风湿性胸膜炎主要须与结核性胸膜炎相区别,前者对抗风湿药物治疗有良好效应,病程短,吸收快而无典型的胸膜粘连过程。风湿性胸膜炎常为风湿热的部分表现,可伴有风湿性肺炎,肺炎多为双侧性、游走性,且多呈局限性炎症性改变。
三、嗜酸性粒细胞增多性胸膜炎
嗜酸性粒细胞增多性胸膜炎实际上并非独立的疾病,临床上少见。文献报道此病可见于大叶性肺炎、肺栓塞、胸廓创伤、人工气胸、肺结核、吕弗勒综合征、Churg-Strauss综合征、肺包虫病、霍奇金淋巴瘤、全身性皮炎、支气管肺癌、花粉症、阿米巴性肺脓肿、肺吸虫病、蛔虫病、脓胸等。以气胸及血胸多见,既往认为恶性肿瘤引起者少见。但文献报道约占20.5%~26.1%。

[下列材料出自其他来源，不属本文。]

Source: an optimization exercise on an open RTL-to-GDS flow (aim: small area). Production flows keep margins and buffers that such runs may drop.
RTL that was checked went through simulation tests only; none was proved equivalent to the original.
No activity file was given, so power comes from the tool's default toggle rates.

Design PIPE_Top, start of the top module:
module PIPE_Top(clk,rst,InstOut,DMReadData,PCOut,DMAddress,DMWriteData,MemRead,MemWrite);
export LEC_CHECK = 0
export CAP_MARGIN = 20
export CORE_MARGIN = 2
export CORE_UTILIZATION = 50
export GPL_TIMING_DRIVEN = 0
export PLACE_DENSITY = 0.65
export SLEW_MARGIN = 20
create_clock -name core_clock -period 8.5 [get_ports {clk}]
standard.sh (not shown) runs the stock make flow with config.mk's settings and CLKGATE_MAP_FILE= SYNTH_SCRIPT=/design/flow/synth_recipe.tcl, a recipe that flattens the netlist after the stock synthesis.
==> flow/flow/run.sh <==
#!/bin/bash
# Standard layout, with two changes: clock tree synthesis inserts no dummy
# loads and uses larger sink clusters, and the port buffers are the smallest buffer cell.
set -e
export CTS_ARGS="-sink_clustering_enable -repair_clock_nets -dont_use_dummy_load -buf_list sky130_fd_sc_hd__clkbuf_16 -sink_clustering_size 28 -sink_clustering_max_diameter 70"
export BUFFER_PORTS_ARGS="-buffer_cell sky130_fd_sc_hd__buf_1"
bash standard.sh > standard.log 2>&1
The first run finished but failed the layout checks on negative setup slack.
Rerun with:
--- a/flow/config.mk
+++ b/flow/config.mk
@@ -9,5 +9,4 @@
 export CORE_MARGIN = 2
 export CORE_UTILIZATION = 50
-export GPL_TIMING_DRIVEN = 0
 export PLACE_DENSITY = 0.65
 export SLEW_MARGIN = 20
The changed run passed the timing, DRC and antenna checks. Cell area shrinks by 3.5%. Routed wire length shrinks by 12%. Combinational power shrinks by 20%. Synthesized cell count is unchanged.
Rerun with:
--- a/flow/config.mk
+++ b/flow/config.mk
@@ -10,3 +10,4 @@
 export CORE_UTILIZATION = 50
 export PLACE_DENSITY = 0.65
+export SETUP_SLACK_MARGIN = 0.1
 export SLEW_MARGIN = 20
After rerunning:
- utilization does not change
- wire length is unchanged
- clock skew is unchanged
- power stays the same
- design area is unchanged
- cell count is unchanged
- worst setup slack stays the same
- global-route usage is unchanged


Setup of JK:
The RTL this note starts from:
==> flow/design.v <==
`timescale 1ns/1ns
module ALU(sel,sub,A,B,Result,Sum);
	input [1:0] sel;
	input sub;
	input [31:0] A,B;
	output reg [31:0] Result;
	output [31:0] Sum;
	assign Sum = A + (B ^ {32{sub}}) + {31'd0,sub};
	wire lt = (A[31] ^ B[31]) ? A[31] : Sum[31];
	always @(*) begin
		case (sel)
			2'd0: Result = A & B;
			2'd1: Result = A | B;
			2'd2: Result = Sum;
			default: Result = {31'd0, lt};
		endcase
	end
endmodule
`timescale 1ns/1ns
module RegisterFile(clk,rst,we,waddr,wdata,raddr,rbyp,rdata);
	input clk,rst,we,rbyp;
	input [4:0] waddr,raddr;
	input [31:0] wdata;
	output reg [31:0] rdata;
	reg [1023:0] mem;
	wire [31:0] wsel = we ? (32'd1 << waddr) : 32'd0;
	wire [31:0] wen = wsel | {32{rst}};
	wire [31:0] wd = rst ? 32'd0 : wdata;
	wire [31:0] rsel = rbyp ? 32'd0 : (32'd1 << raddr);
	integer i;
	always @(posedge clk) begin
		for (i = 0; i < 32; i = i + 1)
			if (wen[i]) mem[i*32 +: 32] <= wd;
	end
	always @(*) begin
		rdata = wdata & {32{rbyp}};
		for (i = 0; i < 32; i = i + 1)
			rdata = rdata | (mem[i*32 +: 32] & {32{rsel[i]}});
	end
endmodule
`timescale 1ns/1ns
module PIPE_Top(clk,rst,InstOut,DMReadData,PCOut,DMAddress,DMWriteData,MemRead,MemWrite);
	input clk,rst;
	input [31:0]InstOut,DMReadData;
	output MemRead,MemWrite;
	output [31:0]DMWriteData,DMAddress,PCOut;
	reg [31:0] pc;
	wire [31:0] pc4 = pc + 32'd4;
	reg [31:0] id_pc4;
	reg [30:0] id_inst_lo;
	reg id_inst_hi;            
	wire [31:0] id_inst = {id_inst_hi, id_inst_lo};
	wire [5:0] op = id_inst[31:26];
	wire [5:0] fn = id_inst[5:0];
	wire [4:0] id_rs = id_inst[25:21];
	wire [4:0] id_rt = id_inst[20:16];
	wire op_r = op == 6'd0, op_addi = op == 6'd1, op_slti = op == 6'd2, op_lw = op == 6'd3, op_sw = op == 6'd4,
	     op_beq = op == 6'd5, op_j = op == 6'd6, op_jr = op == 6'd7, op_jal = op == 6'd8;
	wire d_regwrite = op_r | op_addi | op_slti | op_lw | op_jal;
	wire d_jmp = op_j | op_jr | op_jal;
	wire d_alusrc = op_addi | op_slti | op_lw | op_sw;
	reg [1:0] d_sel; reg d_sub;
	always @(*) begin
		if (op_addi | op_lw | op_sw) begin d_sel = 2'd2; d_sub = 1'b0; end
		else if (op_beq) begin d_sel = 2'd2; d_sub = 1'b1; end
		else if (op_slti) begin d_sel = 2'd3; d_sub = 1'b1; end
		else case (fn)
			6'd1: begin d_sel = 2'd2; d_sub = 1'b0; end
			6'd2: begin d_sel = 2'd2; d_sub = 1'b1; end
			6'd8: begin d_sel = 2'd1; d_sub = 1'b0; end
			6'd16: begin d_sel = 2'd3; d_sub = 1'b1; end
			default: begin d_sel = 2'd0; d_sub = 1'b0; end
		endcase
	end
	reg ex_regwrite, ex_memread, ex_memwrite, ex_branch, ex_jmp;    
	reg ex_jr, ex_jal, ex_alusrc, ex_regdst, ex_sub;
	reg [1:0] ex_sel;
	reg [31:0] ex_pc4, ex_a, ex_b;
	reg [25:0] ex_inst;
	wire [4:0] ex_rs = ex_inst[25:21];
	wire [4:0] ex_rt = ex_inst[20:16];
	wire [4:0] ex_rd = ex_inst[15:11];
	wire stall = ex_memread & ((ex_rt == id_rs) | (ex_rt == id_rt));
	reg [4:0] ra_p, ra_n;
	wire [4:0] raddr = ra_p ^ ra_n;
	wire [4:0] rt_next = stall ? id_rt : InstOut[20:16];
	wire [31:0] rdata;
	reg [31:0] rt_n;
	reg mem_regwrite; reg [4:0] mem_rd; wire [31:0] wbval;
	wire id_byp_rs = mem_regwrite & (mem_rd == id_rs) & (mem_rd != 5'd0);
	reg bp_p, bp_n;
	wire rbyp = bp_p ^ bp_n;
	RegisterFile rf(clk, rst, mem_regwrite, mem_rd, wbval, raddr, rbyp, rdata);
	always @(posedge clk or posedge rst)
		if (rst) begin ra_p <= 5'd0; bp_p <= 1'b0; end
		else begin ra_p <= rt_next ^ ra_n; bp_p <= byp_rt_next ^ bp_n; end
	always @(negedge clk) begin
		bp_n <= id_byp_rs ^ bp_p;
		ra_n <= id_rs ^ ra_p;
		rt_n <= rdata;
	end
	reg mem_memread, mem_memwrite, mem_taken;     
	reg mem_jal;
	reg [31:0] mem_result, mem_sd;
	wire fa_mem = mem_regwrite & (mem_rd == ex_rs) & (mem_rd != 5'd0);
	wire fb_mem = mem_regwrite & (mem_rd == ex_rt) & (mem_rd != 5'd0);
	wire [31:0] opa = fa_mem ? mem_result : ex_a;
	wire [31:0] rtv = fb_mem ? mem_result : ex_b;
	wire [31:0] imm = {{16{ex_inst[15]}}, ex_inst[15:0]};
	wire [31:0] opb = ex_alusrc ? imm : rtv;
	wire [31:0] alu_res, alu_sum;
	wire byp_rt_next = ex_regwrite & (ex_dest == rt_next) & (ex_dest != 5'd0);
	ALU alu(ex_sel, ex_sub, opa, opb, alu_res, alu_sum);
	wire [31:0] pcv = ex_pc4 + {imm[29:0] & {30{ex_branch}}, 2'b00};
	wire [4:0] ex_dest = ex_jal ? 5'd31 : ex_regdst ? ex_rd : ex_rt;
	assign DMAddress = mem_result;
	assign DMWriteData = mem_sd;
	assign MemRead = mem_memread;
	assign MemWrite = mem_memwrite;
	assign wbval = mem_jal ? mem_sd : mem_memread ? DMReadData : mem_result;
	wire [31:0] jtarget = ex_jr ? opa : {ex_pc4[31:28], ex_inst, 2'b00};
	wire [31:0] npc = ex_jmp ? jtarget : mem_taken ? mem_sd : pc4;
	assign PCOut = pc;
	always @(posedge clk or posedge rst) begin
		if (rst) begin
			pc <= 32'd0;
			id_inst_hi <= 1'b1;
			ex_regwrite <= 1'b0; ex_memread <= 1'b0; ex_memwrite <= 1'b0; ex_branch <= 1'b0; ex_jmp <= 1'b0;
			mem_regwrite <= 1'b0; mem_memread <= 1'b0; mem_memwrite <= 1'b0; mem_taken <= 1'b0;
		end else begin
			if (!stall) begin
				pc <= npc;
				id_inst_hi <= InstOut[31];
			end
			ex_regwrite <= d_regwrite & ~stall;
			ex_memread <= op_lw & ~stall;
			ex_memwrite <= op_sw & ~stall;
			ex_branch <= op_beq & ~stall;
			ex_jmp <= d_jmp & ~stall;
			mem_regwrite <= ex_regwrite;
			mem_memread <= ex_memread;
			mem_memwrite <= ex_memwrite;
			mem_taken <= ex_branch & (alu_sum == 32'd0);
		end
	end
	always @(posedge clk) begin
		if (!stall) begin
			id_pc4 <= pc4;
			id_inst_lo <= InstOut[30:0];
		end
		ex_jr <= op_jr; ex_jal <= op_jal; ex_alusrc <= d_alusrc; ex_regdst <= op_r;
		ex_sel <= d_sel; ex_sub <= d_sub;
		ex_pc4 <= id_pc4; ex_inst <= id_inst[25:0];
		ex_a <= rdata; ex_b <= rt_n;
		mem_jal <= ex_jal;
		mem_rd <= ex_dest;
		mem_result <= alu_res;
		mem_sd <= (ex_jal | ex_branch) ? pcv : rtv;
	end
endmodule
clock: 8.5 ns
lec_check: 0
cap_margin: 20
core_margin: 2
core_utilization: 50
place_density: 0.65
setup_slack_margin: 0.05
slew_margin: 20
==> flow/flow/run.sh <==
#!/bin/bash
# The standard layout (standard.sh), with these changes:
#  - after the floorplan, OpenROAD's restructure maps the combinational logic
#    again for area (ABC, with the platform library less its don't-use cells),
#    and repair_timing fixes setup; registers are not touched
#  - clock tree synthesis inserts no dummy loads and uses larger sink clusters
#  - the port buffers are the smallest buffer cell
# Each tool's output goes to a log file of its own in this folder.
set -euo pipefail
export CTS_ARGS="-sink_clustering_enable -repair_clock_nets -dont_use_dummy_load -buf_list sky130_fd_sc_hd__clkbuf_8 -sink_clustering_size 16 -sink_clustering_max_diameter 60"
export BUFFER_PORTS_ARGS="-buffer_cell sky130_fd_sc_hd__buf_1"
bash standard.sh floorplan > standard_floorplan.log 2>&1
RMP_DONT_USE=$(sed -n '/DONT_USE_CELLS/,/^$/p' "$FLOW_HOME/platforms/$FLOW_PLATFORM/config.mk" | grep -o 'sky130_fd_sc_hd__[a-z0-9_]*' | tr '\n' ' ')
export RMP_DONT_USE
python3 flow/filter_lib.py "$FLOW_HOME/platforms/$FLOW_PLATFORM/lib/sky130_fd_sc_hd__tt_025C_1v80.lib" abc_cells.lib $RMP_DONT_USE > filter_lib.log 2>&1
mkdir -p rmp_work
openroad -no_init -exit flow/restructure.tcl > restructure.log 2>&1
bash standard.sh > standard.log 2>&1
Other scripts of this flow, unchanged in this note and not shown: flow/flow/filter_lib.py, flow/flow/restructure.tcl
The following lists how MS was set up differently from JK:
- changing SETUP_SLACK_MARGIN from 0.05 to 0.2
### Flow results
- There was hardly any difference in cell area after layout between MS and JK.
- JK and MS ended up with nearly the same wire length.
- Total length of routed met3 wires: lower on JK
- ~same sequential share of layout area in JK and MS
- Comparing MS against JK, there is no change at all in non-clock buffer count.
- MS completed every stage of the flow, and the final layout passed the timing, DRC and antenna checks.
- Taking JK as the reference, in MS worst hold margin higher; via count lower; violation count after the first detailed-routing iteration higher.
- Compared MS against JK; static leakage power within noise.
- Between JK and MS, the power does not differ in any meaningful way.
Here is what was changed in the inputs of AL compared with MS.
- clearing SETUP_SLACK_MARGIN, which used to be 0.2
==> results.txt <==
AL reached the final stage; the timing, DRC and antenna checks on its layout passed. Between AL and MS, the cell area figures differ only marginally. ~same sequential power in AL and MS. Between AL and MS, the difference in switching share of power is negligible. MS -> AL: post-CTS repair timing setup buffer count delta 0, exact match. Status: clock network area share parity (MS, AL). | total number of vias | AL vs MS | worse |. There was hardly any difference in net load switching power between AL and MS.
#### Input delta (TR over AL)
--- a/flow/flow/run.sh
+++ b/flow/flow/run.sh
@@ -9,3 +9,3 @@
 set -euo pipefail
-export CTS_ARGS="-sink_clustering_enable -repair_clock_nets -dont_use_dummy_load -buf_list sky130_fd_sc_hd__clkbuf_8 -sink_clustering_size 16 -sink_clustering_max_diameter 60"
+export CTS_ARGS="-sink_clustering_enable -repair_clock_nets -dont_use_dummy_load -buf_list sky130_fd_sc_hd__clkbuf_4 -sink_clustering_size 10 -sink_clustering_max_diameter 50"
 export BUFFER_PORTS_ARGS="-buffer_cell sky130_fd_sc_hd__buf_1"
--- outcome ---
TR gives less detailed-route wire length per cell than AL did. TR against AL; power dissipated in the clock network is down by a few percent. In summary, TR completed successfully, with a layout that passed the timing, DRC and antenna checks. Setup slack on TR is behind AL. As far as worst-case reg-to-reg path depth goes, TR and AL are indistinguishable; the numbers are identical. In the tables for TR and AL, utilization of the core after routing reads lower with TR.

通常胸腔积液中嗜酸性粒细胞计数与周围血的数值是相近的,一般不超过1%~5%,而本病的胸腔积液中嗜酸性粒细胞显著增多,大部分达50%以上,有时可达90%以上,而周围血中嗜酸性粒细胞计数正常或仅轻度增多。胸腔积液可澄清、混浊或血性。